Follow that by running 01_Data_add_LogP_LogD_MCE18.ipynb to predict and add data for CrippenLogP (rdkit), LogD (Code) and compute MCE-18.
Follow this with
running 02_Table_mol_per_target_before_after_standardization.ipynb
to generate the table and parity plot. The results are saved in benchmark/results/tables
and
benchmark/results/figures
directories.
Run 03_Plots_Table_target_properties.ipynb to get the summary of properties as a table and to plot the distributions.
Run 04_Implementation_SFCV.ipynb to visualise how SortedStepForwardCV and UnsortedStepForwardCV work.
Run 05_Implementation_ScaffoldSplitCV.ipynb to check how ScaffoldSplitCV works. The algorithm groups molecules by their chemical scaffolds, shuffles these groups, and sequentially assigns entire scaffold groups to the training set until a target fraction is reached, with the remaining groups forming the test set.
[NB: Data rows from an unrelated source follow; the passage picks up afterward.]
===== config.mk =====
export PLATFORM = sky130hd
export DESIGN_NAME = c64_audio_top
export DESIGN_NICKNAME = d
export VERILOG_FILES = /design/src/hw/c64_audio_pkg.sv /design/src/hw/audio_cfg_regs.sv /design/src/hw/digimax_dac.sv /design/src/hw/fm_compressor.sv /design/src/hw/audio_mixer.sv /design/src/hw/c64_audio_top.sv
export SDC_FILE = /design/constraint.sdc
export NUM_CORES = 1
export LEC_CHECK = 0
export ABC_CLOCK_PERIOD_IN_PS = 4600
export BUFFER_PORTS_ARGS = -buffer_cell sky130_fd_sc_hd__buf_2
export CAP_MARGIN = 10
export CORE_MARGIN = 5
export CORE_UTILIZATION = 35
export DETAILED_ROUTE_END_ITERATION = 10
export PLACE_DENSITY = 0.59
export SLEW_MARGIN = 20
export SYNTH_ARGS = -nofsm -noshare
export SYNTH_HDL_FRONTEND = slang
export SYNTH_SLANG_ARGS = --single-unit

===== constraint.sdc =====
create_clock -name clk_sys -period 4.6 [get_ports clk_sys]
set_input_delay 0.23 -clock clk_sys [delete_from_list [all_inputs] [get_ports clk_sys]]
set_output_delay 0.23 -clock clk_sys [all_outputs]
set_load 0.05 [all_outputs]

===== src/hw/c64_audio_pkg.sv =====
/*
 * C64 audio path shared definitions
 * Sample types, DigiMax channel count and modes, compressor defaults,
 * configuration register map and mixer bit positions
 */
package c64_audio_pkg;

	// ====================
	// Sample types
	// ====================

	// Mixed output and FM sample
	typedef logic signed [15:0] sample_t;

	// Raw SID voice sum
	typedef logic signed [17:0] sid_sample_t;

	// One DigiMax channel, a byte kept in 9 bits for the pair sums
	typedef logic [8:0] dac_t;

	localparam int DAC_CHANNELS = 4;

	// ====================
	// FM compressor
	// ====================

	// Slope divisor above the knee
	localparam int COMP_F_DEFAULT = 4;
	// Gain below the knee
	localparam int COMP_A_DEFAULT = 2;

	// ====================
	// Configuration
	// ====================

	// DigiMax cartridge location, value 3 is not a legal setting
	typedef enum logic [1:0] {
		DIGIMAX_OFF  = 2'd0,
		DIGIMAX_DE00 = 2'd1,
		DIGIMAX_DF00 = 2'd2
	} digimax_mode_e;

	localparam logic [1:0] CFG_ADDR_DIGIMAX  = 2'd0;
	localparam logic [1:0] CFG_ADDR_TAPE_SND = 2'd1;
	localparam logic [1:0] CFG_ADDR_MIX      = 2'd2;

	// Bit position of the cassette tone in the mix sum
	localparam int TAPE_TONE_SHIFT = 10;
	// Bit position of the DigiMax pair sum in the mix
	localparam int DAC_SHIFT = 6;

endpackage


===== src/hw/audio_cfg_regs.sv =====
/*
 * Audio configuration registers
 * Holds the DigiMax mode, the tape sound enable and the stereo mix
 * setting, written one at a time through a simple strobe interface
 */
module audio_cfg_regs (
	input  logic                         clk_sys,
	input  logic                         RESET,
	input  logic                         cfg_wr_i,
	input  logic [1:0]                   cfg_addr_i,
	input  logic [7:0]                   cfg_data_i,
	output c64_audio_pkg::digimax_mode_e digimax_mode_o,
	output logic                         tape_snd_en_o,
	output logic [1:0]                   audio_mix_o
);

	logic digimax_legal;

	// Value 3 has no cartridge location behind it
	assign digimax_legal = (cfg_data_i[1:0] != 2'd3);

	// ====================
	// Register writes
	// ====================

	always_ff @(posedge clk_sys) begin
		if (RESET) begin
			digimax_mode_o <= c64_audio_pkg::DIGIMAX_OFF;
			tape_snd_en_o  <= 1'b0;
			audio_mix_o    <= 2'd0;
		end else if (cfg_wr_i) begin
			case (cfg_addr_i)
				c64_audio_pkg::CFG_ADDR_DIGIMAX: begin
					// Keep the previous mode on an illegal value
					if (digimax_legal) begin
						digimax_mode_o <= c64_audio_pkg::digimax_mode_e'(cfg_data_i[1:0]);
					end
				end
				c64_audio_pkg::CFG_ADDR_TAPE_SND: begin
					tape_snd_en_o <= cfg_data_i[0];
				end
				c64_audio_pkg::CFG_ADDR_MIX: begin
					audio_mix_o <= cfg_data_i[1:0];
				end
				default: begin
					// Address 3 is unmapped
					audio_mix_o <= audio_mix_o;
				end
			endcase
		end
	end

	// ====================
	// Checks
	// ====================

	// The DigiMax decoder only knows the three enumerated modes
	mode_legal_a: assert property (
		@(posedge clk_sys) disable iff (RESET)
		digimax_mode_o != 2'd3
	) else $error("DigiMax mode holds the illegal value 3");

endmodule


===== src/hw/digimax_dac.sv =====
/*
 * DigiMax four channel DAC cartridge
 * Catches CPU writes in the IO1 or IO2 area, keeps the four channel
 * bytes and guesses a mono, stereo or four channel layout
 */
module digimax_dac (
	input  logic                         clk_sys,
	input  logic                         RESET,
	input  c64_audio_pkg::digimax_mode_e digimax_mode_i,
	input  logic                         io_e_i,
	input  logic                         io_f_i,
	input  logic                         cpu_we_i,
	input  logic [2:0]                   cpu_addr_i,
	input  logic [7:0]                   cpu_data_i,
	output logic [9:0]                   dac_l_o,
	output logic [9:0]                   dac_r_o
);

	c64_audio_pkg::dac_t dac_ch [c64_audio_pkg::DAC_CHANNELS];
	logic [c64_audio_pkg::DAC_CHANNELS-1:0] act_q;

	logic io_e_q;
	logic io_f_q;
	logic ioe_we;
	logic iof_we;
	logic sel_we;

	// ====================
	// Write strobes
	// ====================

	// One strobe per rising area select with the CPU writing
	always_ff @(posedge clk_sys) begin
		if (RESET) begin
			io_e_q <= 1'b0;
			io_f_q <= 1'b0;
			ioe_we <= 1'b0;
			iof_we <= 1'b0;
		end else begin
			io_e_q <= io_e_i;
			io_f_q <= io_f_i;
			ioe_we <= ~io_e_q & io_e_i & cpu_we_i;
			iof_we <= ~io_f_q & io_f_i & cpu_we_i;
		end
	end

	always_comb begin
		case (digimax_mode_i)
			c64_audio_pkg::DIGIMAX_DE00: sel_we = ioe_we;
			c64_audio_pkg::DIGIMAX_DF00: sel_we = iof_we;
			default:                     sel_we = 1'b0;
		endcase
	end

	// ====================
	// Channel registers
	// ====================

	// Addresses with bit 2 set belong to other hardware in the area
	always_ff @(posedge clk_sys) begin
		if (RESET || digimax_mode_i == c64_audio_pkg::DIGIMAX_OFF) begin
			for (int i = 0; i < c64_audio_pkg::DAC_CHANNELS; i++) begin
				dac_ch[i] <= '0;
			end
			act_q <= '0;
		end else if (sel_we && !cpu_addr_i[2]) begin
			dac_ch[cpu_addr_i[1:0]] <= {1'b0, cpu_data_i};
			// A channel counts as used once it sees a non-zero byte
			if (cpu_data_i != 8'd0) begin
				act_q[cpu_addr_i[1:0]] <= 1'b1;
			end
		end
	end

	// ====================
	// Layout guess
	// ====================

	always_ff @(posedge clk_sys) begin
		if (RESET) begin
			dac_l_o <= '0;
			dac_r_o <= '0;
		end else if (act_q < 2) begin
			// Mono with channel 0 on both sides
			dac_l_o <= {1'b0, dac_ch[0]} + {1'b0, dac_ch[0]};
			dac_r_o <= {1'b0, dac_ch[0]} + {1'b0, dac_ch[0]};
		end else if (act_q == 2) begin
			// Stereo on channels 0 and 1 only
			dac_l_o <= {1'b0, dac_ch[1]} + {1'b0, dac_ch[1]};
			dac_r_o <= {1'b0, dac_ch[0]} + {1'b0, dac_ch[0]};
		end else begin
			dac_l_o <= {1'b0, dac_ch[1]} + {1'b0, dac_ch[2]};
			dac_r_o <= {1'b0, dac_ch[0]} + {1'b0, dac_ch[3]};
		end
	end

	// A cartridge switched off is silent two cycles later
	off_silent_a: assert property (
		@(posedge clk_sys) disable iff (RESET)
		($past(digimax_mode_i, 2) == c64_audio_pkg::DIGIMAX_OFF) |->
			(dac_l_o == '0 && dac_r_o == '0)
	) else $error("DigiMax output not silent while the cartridge is off");

endmodule


===== src/hw/fm_compressor.sv =====
/*
 * FM sample compressor
 * Takes one eighth off the OPL2 sample, then applies a soft knee
 * curve to the magnitude and puts the sign back
 */
module fm_compressor #(
	parameter int COMP_F = c64_audio_pkg::COMP_F_DEFAULT,
	parameter int COMP_A = c64_audio_pkg::COMP_A_DEFAULT
) (
	input  logic                   clk_sys,
	input  logic                   RESET,
	input  c64_audio_pkg::sample_t fm_sample_i,
	output c64_audio_pkg::sample_t comp_sample_o
);

	// Knee sits one above the exact crossover so the top never overflows
	localparam int COMP_X = ((32767 * (COMP_F - 1)) / ((COMP_F * COMP_A) - 1)) + 1;
	localparam logic [16:0] KNEE_X   = 17'(COMP_X);
	localparam logic [16:0] OFFSET_B = 17'(COMP_X * COMP_A);
	localparam logic [16:0] GAIN_A   = 17'(COMP_A);
	localparam logic [16:0] SLOPE_F  = 17'(COMP_F);

	c64_audio_pkg::sample_t stage1_q;
	logic [16:0] mag;
	logic [16:0] comp_mag;
	c64_audio_pkg::sample_t comp_signed;

	// Magnitude curve, linear gain below the knee and flat slope above
	always_comb begin
		mag = stage1_q[15] ? 17'(-stage1_q) : {1'b0, stage1_q};
		if (mag < KNEE_X) begin
			comp_mag = mag * GAIN_A;
		end else begin
			comp_mag = ((mag - KNEE_X) / SLOPE_F) + OFFSET_B;
		end
		comp_signed = stage1_q[15] ? -comp_mag[15:0] : comp_mag[15:0];
	end

	always_ff @(posedge clk_sys) begin
		if (RESET) begin
			stage1_q      <= '0;
			comp_sample_o <= '0;
		end else begin
			stage1_q      <= fm_sample_i - (fm_sample_i >>> 3);
			comp_sample_o <= comp_signed;
		end
	end

	// Compression changes level only, never polarity
	sign_kept_a: assert property (
		@(posedge clk_sys) disable iff (RESET)
		(stage1_q != 0) |=> (comp_sample_o[15] == $past(stage1_q[15]))
	) else $error("FM compressor flipped the sample sign");

endmodule


===== src/hw/audio_mixer.sv =====
/*
 * Audio output mixer
 * Sums FM, SID, DigiMax and the cassette tone per side into 17 bits
 * and clips the result to a 16-bit signed sample
 */
module audio_mixer (
	input  logic                       clk_sys,
	input  logic                       RESET,
	input  c64_audio_pkg::sample_t     comp_sample_i,
	input  c64_audio_pkg::sid_sample_t sid_l_i,
	input  c64_audio_pkg::sid_sample_t sid_r_i,
	input  logic [9:0]                 dac_l_i,
	input  logic [9:0]                 dac_r_i,
	input  logic                       tape_snd_en_i,
	input  logic                       cass_motor_i,
	input  logic                       tap_play_i,
	input  logic                       cass_data_i,
	output c64_audio_pkg::sample_t     audio_l_o,
	output c64_audio_pkg::sample_t     audio_r_o
);

	logic        tape_tone;
	logic [16:0] sum_l_q;
	logic [16:0] sum_r_q;

	// Tone only while the tape plays with the motor line released
	assign tape_tone = ~cass_motor_i & tap_play_i & tape_snd_en_i & cass_data_i;

	// Four terms in two's complement, wrapping at 17 bits
	function automatic logic [16:0] mix_sum(
		input c64_audio_pkg::sample_t     fm,
		input c64_audio_pkg::sid_sample_t sid,
		input logic [9:0]                 dac,
		input logic                       tone
	);
		logic [16:0] fm_term;
		logic [16:0] sid_term;
		logic [16:0] dac_term;
		logic [16:0] tone_term;
		fm_term   = {fm[15], fm};
		sid_term  = {sid[17], sid[17:2]};
		dac_term  = 17'(dac) << c64_audio_pkg::DAC_SHIFT;
		tone_term = 17'(tone) << c64_audio_pkg::TAPE_TONE_SHIFT;
		return fm_term + sid_term + dac_term + tone_term;
	endfunction

	// Top two bits disagree when the sum left the 16-bit range
	function automatic c64_audio_pkg::sample_t saturate(input logic [16:0] sum);
		if (sum[16] != sum[15]) begin
			return {sum[16], {15{~sum[16]}}};
		end
		return sum[15:0];
	endfunction

	always_ff @(posedge clk_sys) begin
		if (RESET) begin
			sum_l_q   <= '0;
			sum_r_q   <= '0;
			audio_l_o <= '0;
			audio_r_o <= '0;
		end else begin
			sum_l_q   <= mix_sum(comp_sample_i, sid_l_i, dac_l_i, tape_tone);
			sum_r_q   <= mix_sum(comp_sample_i, sid_r_i, dac_r_i, tape_tone);
			audio_l_o <= saturate(sum_l_q);
			audio_r_o <= saturate(sum_r_q);
		end
	end

	// Every source upstream must come out of reset with a known value
	out_known_a: assert property (
		@(posedge clk_sys) disable iff (RESET)
		!$isunknown({audio_l_o, audio_r_o})
	) else $error("Audio output unknown after reset");

endmodule


===== src/hw/c64_audio_top.sv =====
/*
 * C64 audio output path
 * Configuration registers, DigiMax cartridge, FM compressor and the
 * output mixer joined into one block
 */
module c64_audio_top (
	input  logic                       clk_sys,
	input  logic                       RESET,

	// Configuration writes
	input  logic                       cfg_wr_i,
	input  logic [1:0]                 cfg_addr_i,
	input  logic [7:0]                 cfg_data_i,

	// CPU bus for the DigiMax
	input  logic                       io_e_i,
	input  logic                       io_f_i,
	input  logic                       cpu_we_i,
	input  logic [2:0]                 cpu_addr_i,
	input  logic [7:0]                 cpu_data_i,

	// Sources
	input  c64_audio_pkg::sample_t     fm_sample_i,
	input  c64_audio_pkg::sid_sample_t sid_l_i,
	input  c64_audio_pkg::sid_sample_t sid_r_i,
	input  logic                       cass_motor_i,
	input  logic                       tap_play_i,
	input  logic                       cass_data_i,

	output c64_audio_pkg::sample_t     audio_l_o,
	output c64_audio_pkg::sample_t     audio_r_o,
	output logic [1:0]                 audio_mix_o
);

	c64_audio_pkg::digimax_mode_e digimax_mode;
	logic                         tape_snd_en;
	logic [9:0]                   dac_l;
	logic [9:0]                   dac_r;
	c64_audio_pkg::sample_t       comp_sample;

	audio_cfg_regs cfg_regs_inst (
		.clk_sys        (clk_sys),
		.RESET          (RESET),
		.cfg_wr_i       (cfg_wr_i),
		.cfg_addr_i     (cfg_addr_i),
		.cfg_data_i     (cfg_data_i),
		.digimax_mode_o (digimax_mode),
		.tape_snd_en_o  (tape_snd_en),
		.audio_mix_o    (audio_mix_o)
	);

	digimax_dac digimax_inst (
		.clk_sys        (clk_sys),
		.RESET          (RESET),
		.digimax_mode_i (digimax_mode),
		.io_e_i         (io_e_i),
		.io_f_i         (io_f_i),
		.cpu_we_i       (cpu_we_i),
		.cpu_addr_i     (cpu_addr_i),
		.cpu_data_i     (cpu_data_i),
		.dac_l_o        (dac_l),
		.dac_r_o        (dac_r)
	);

	fm_compressor #(
		.COMP_F (c64_audio_pkg::COMP_F_DEFAULT),
		.COMP_A (c64_audio_pkg::COMP_A_DEFAULT)
	) fm_comp_inst (
		.clk_sys       (clk_sys),
		.RESET         (RESET),
		.fm_sample_i   (fm_sample_i),
		.comp_sample_o (comp_sample)
	);

	audio_mixer mixer_inst (
		.clk_sys       (clk_sys),
		.RESET         (RESET),
		.comp_sample_i (comp_sample),
		.sid_l_i       (sid_l_i),
		.sid_r_i       (sid_r_i),
		.dac_l_i       (dac_l),
		.dac_r_i       (dac_r),
		.tape_snd_en_i (tape_snd_en),
		.cass_motor_i  (cass_motor_i),
		.tap_play_i    (tap_play_i),
		.cass_data_i   (cass_data_i),
		.audio_l_o     (audio_l_o),
		.audio_r_o     (audio_r_o)
	);

endmodule


==> results_dict.tcl <==
set metrics [dict create \
    critPathLaunchType "register" \
    yosysWarnings 0 \
    cap_viol_max_count 0 \
    pre_cts_slack_ns 0.181 \
    rsz0062_at_grt "false" \
    r2r-end "fm_comp_inst.comp_sample_o[14]" \
    p_per_area_mw_per_mm2 503 \
    tns_ns 0 \
    drt-pass1-iter-count 5 \
    drtIter0Drc 351 \
    grt_pass1_vias 7669 \
    hold_viol_final 0 \
    ys_dominant_reg_cell "dfxtp_1" \
    track_usage_pct 13.5 \
    worstPathMaxFanout 10 \
    worstHoldPathCells 2 \
    ys_ff_latch 161 \
    postCtsHoldBufs 0 \
    ant_nets 0 \
    status "completed" \
    critPathKind "reg -> reg" \
    slew_violations 0 \
    total_power_uw 5910 \
    cts_buffer_depth 2 \
    cts_tree "yes" \
    synth_nets 1317 \
    min_path_type "in -> reg" \
    synth-edff-count 32 \
    wl_per_cell_um 13.7 \
    grt_pass1_wl_mm 36.9 \
    synth_cell_types 81 \
    gp_congestion 0.834 \
    worst_pin_slew_ns 0.816 \
    layout-drive-gt1-share_pct 16.9 \
    layout_setup_ws_ns 0.315 \
    rows 62 \
    fp.dieArea_sq_mm 0.0325 \
    syn_inst 1100 \
    synth.most_common_cell "nor2_1" \
    drc_errors 0 \
    endpoint_kind "register" \
    maxSlewHeadroom_pct 45.2 \
    ys_seq_area_share_pct 35.0 \
    vias_per_cell 4.79 \
    rrSetupSlack_ns 0.31 \
    fillers 2818 \
    crit_required_ns 4.90 \
    vias 7673 \
    leakage_uw 0.00540 \
    synth_area_sq_mm 0.0101 \
    worst_ep_arrival_time_ns 4.59 \
    die_h_um 180 \
    r2r-start "fm_comp_inst.stage1_q[0]" \
    reg2regPathDepth 16 \
    yosys.area.top_type_share_pct 25.5 \
    worst_skew_pair.late_latency_ns 0.42 \
    antenna_cells 0 \
    finalSetupViolations 0 \
    min_period_over_period_pct 93.2 \
    ir_worst_vdd_mv 0.273 \
    hold_end "digimax_inst.ioe_we" \
    syn_avg_cell_area_sq_um 9.21 \
    hpwl_mm 17.4 \
    synth_top_cells_by_area "dfxtp_1 (25%), ha_1 (13%), edfxtp_1 (9.5%)" \
    worstHoldStart "cpu_we_i" \
    yosys-top-cells-count "nor2_1 (132), dfxtp_1 (129), ha_1 (108)" \
    routed_wl_mm 22.0 \
    clkTransAtPathRegs_ns 0.07 \
    h-tree-depth 4 \
    min_period_ns 4.29 \
    grt_start_max_net_pins 107 \
    cts.sinks 161 \
    grt_remaining_overflow 0 \
    nets 1421 \
    dieWidth_um 180 \
    async_flop_share_pct 0 \
    fmax_ghz 0.233 \
    cts-root-buf "clkbuf_16" \
    clock_skew_ns 0.0104 \
    area_growth_pct 15.9 \
    cts_made_buffers 17 \
    grt_antenna_before_repair 0 \
    start_util_pct 35.4 \
    ios 116 \
    synth_top_area_cell "dfxtp_1" \
    core-area_sq_mm 0.0286 \
    numPortBuffers 105 \
]
[per-layer routing]
layer | track usage (%) | vias up | wire length [um]
li1 | - | 4059 | -
met1 | 18.5 | 3468 | 10900
met2 | 22.1 | 136 | 10100
met3 | 2.62 | 10 | 764
met4 | 2.90 | 0 | 187
met5 | 0 | - | 0
[worst max-delay path by stage]
stage | depth (start not counted) | slack [ns] | start | end
after floorplan | 19 | 0.29 | fm_comp_inst.stage1_q[0] | fm_comp_inst.comp_sample_o[15]
after global placement | 18 | 0.27 | fm_comp_inst.stage1_q[1] | fm_comp_inst.comp_sample_o[14]
after detailed placement | 14 | 0.18 | fm_comp_inst.stage1_q[1] | fm_comp_inst.comp_sample_o[14]
after CTS | 14 | 0.16 | fm_comp_inst.stage1_q[1] | fm_comp_inst.comp_sample_o[14]
after global routing | 15 | 0.05 | fm_comp_inst.stage1_q[0] | fm_comp_inst.comp_sample_o[14]
final | 16 | 0.31 | fm_comp_inst.stage1_q[0] | fm_comp_inst.comp_sample_o[14]
[cells by family (layout without fill, tap and decap cells)]
family,count (synthesis),after routing,share of synthesized area [%]
buf+inv,104,221,4.32
fa+ha+maj,135,135,18.7
flops,161,161,35.0
xor+xnor,77,77,6.73
simple gates,358,358,17.2
compound gates,244,244,15.9
mux,21,21,2.23
[layout make-up]
cell class / instances / area, sq um / share of cell area (%)
clock inverter: 15 / 165 / 1.41
tap: 384 / 480 / 4.09
clock buffer: 17 / 425 / 3.62
sequential: 161 / 3540 / 30.2
timing repair buffer: 130 / 736 / 6.26
multi-input combinational: 835 / 6180 / 52.6
inverter: 59 / 221 / 1.88
[sequential cells by signal (all words and copies together) (netlist names)]
register                      flops
cfg_regs_inst.digimax_mode_o      2
fm_comp_inst.stage1_q            16
digimax_inst.iof_we               1
digimax_inst.act_q                4
digimax_inst.ioe_we               1
mixer_inst.audio_l_o             16
cfg_regs_inst.tape_snd_en_o       1
mixer_inst.sum_l_q               17
digimax_inst.dac_ch              32
cfg_regs_inst.audio_mix_o         2
digimax_inst.dac_r_o              9
digimax_inst.io_f_q               1
digimax_inst.dac_l_o              9
fm_comp_inst.comp_sample_o       16
mixer_inst.sum_r_q               17
digimax_inst.io_e_q               1
mixer_inst.audio_r_o             16
[what timing repair did]
action / CTS / global route
setup endpoints to repair: 0 / 2
resized for setup: 0 / 4
hold endpoints to repair: 0 / 0
setup buffers: 0 / 1
[where the power goes]
| group | internal (uW) | total, uW | switching (uW) |
|---|---|---|---|
| clock network | 730 | 1380 | 652 |
| logic | 993 | 2630 | 1640 |
| registers | 1750 | 1890 | 139 |
| total | 3480 | 5910 | 2430 |
[per-stage QoR]
stage | area, sq um | hold WS (ns) | util, % | instances
floorplan | 10100 | 0.309 | - | 1100
finish | 11800 | 0.0632 | 41.0 | 1601
global placement | 11100 | 0.438 | 38.8 | 1567
CTS | 11700 | 0.0475 | 40.9 | 1599
global route | 11800 | 0.0606 | 41.0 | 1601
detailed placement | 11100 | 0.435 | 38.8 | 1567
[critical path, cell delays in order, from the launching register on]
cell	delay, ns
dfxtp_1	0.31
inv_1	0.11
ha_1	0.30
or4b_1	0.57
o41ai_1	0.40
buf_4	0.19
xor2_1	0.26
nor2_1	0.11
o211ai_2	0.10
and3_4	0.23
buf_4	0.17
nand2_2	0.07
o32ai_2	0.20
nand3b_4	0.12
or2_1	0.24
o41ai_1	0.42
mux2_1	0.36
[cells in the final DEF (no fill, tap or decap), types with 9 or more instances in the layout]
cell type / n
mux2i_1: 10
o21ai_0: 35
edfxtp_1: 32
or2_2: 11
buf_2: 104
a21o_1: 19
clkbuf_16: 17
xor2_1: 29
xnor2_1: 47
nor2_1: 132
nand2_1: 85
buf_4: 25
a21oi_1: 88
ha_1: 108
nor3_1: 29
fa_1: 27
nor2b_1: 27
nand2b_1: 14
dfxtp_1: 128
inv_1: 59
o31ai_1: 10
o21bai_1: 9
o21a_1: 10
Power figures use the tool's default switching activity.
Run 06_Implementation_RandomSplitCV.ipynb to check how RandomSplitCV works.
Run 07_Validate_train_test_split.ipynb to visualise number of molecules in test set across folds across targets.
Run 08_Plots_chemical_space_across_split.ipynb to visualise chemical space wrt Split types.
Run 09_Plots_Table_split_properties.ipynb to visualise distributions of sorting properties wrt Split types per fold averaged over all targets.
Run 10_Implimentation_Discovery_Yield.ipynb to understand and visualise the illustrative example of discovery yield.
Run 11_Implimentation_Novelty_Error.ipynb to understand and visualise the illustrative example of novelty error.
Run 12_Implementation_Benchmark.ipynb to see how benchmarking was performed.
Run 13_Table_extract_results.ipynb to extract results into digestable format.
Run 14_Plots_results.ipynb, 15_Plots_Result_hERG.ipynb and 16_Plots_Result_MAPK.ipynb, 17_Plots_Result_VEGFR.ipynb to visualise the results.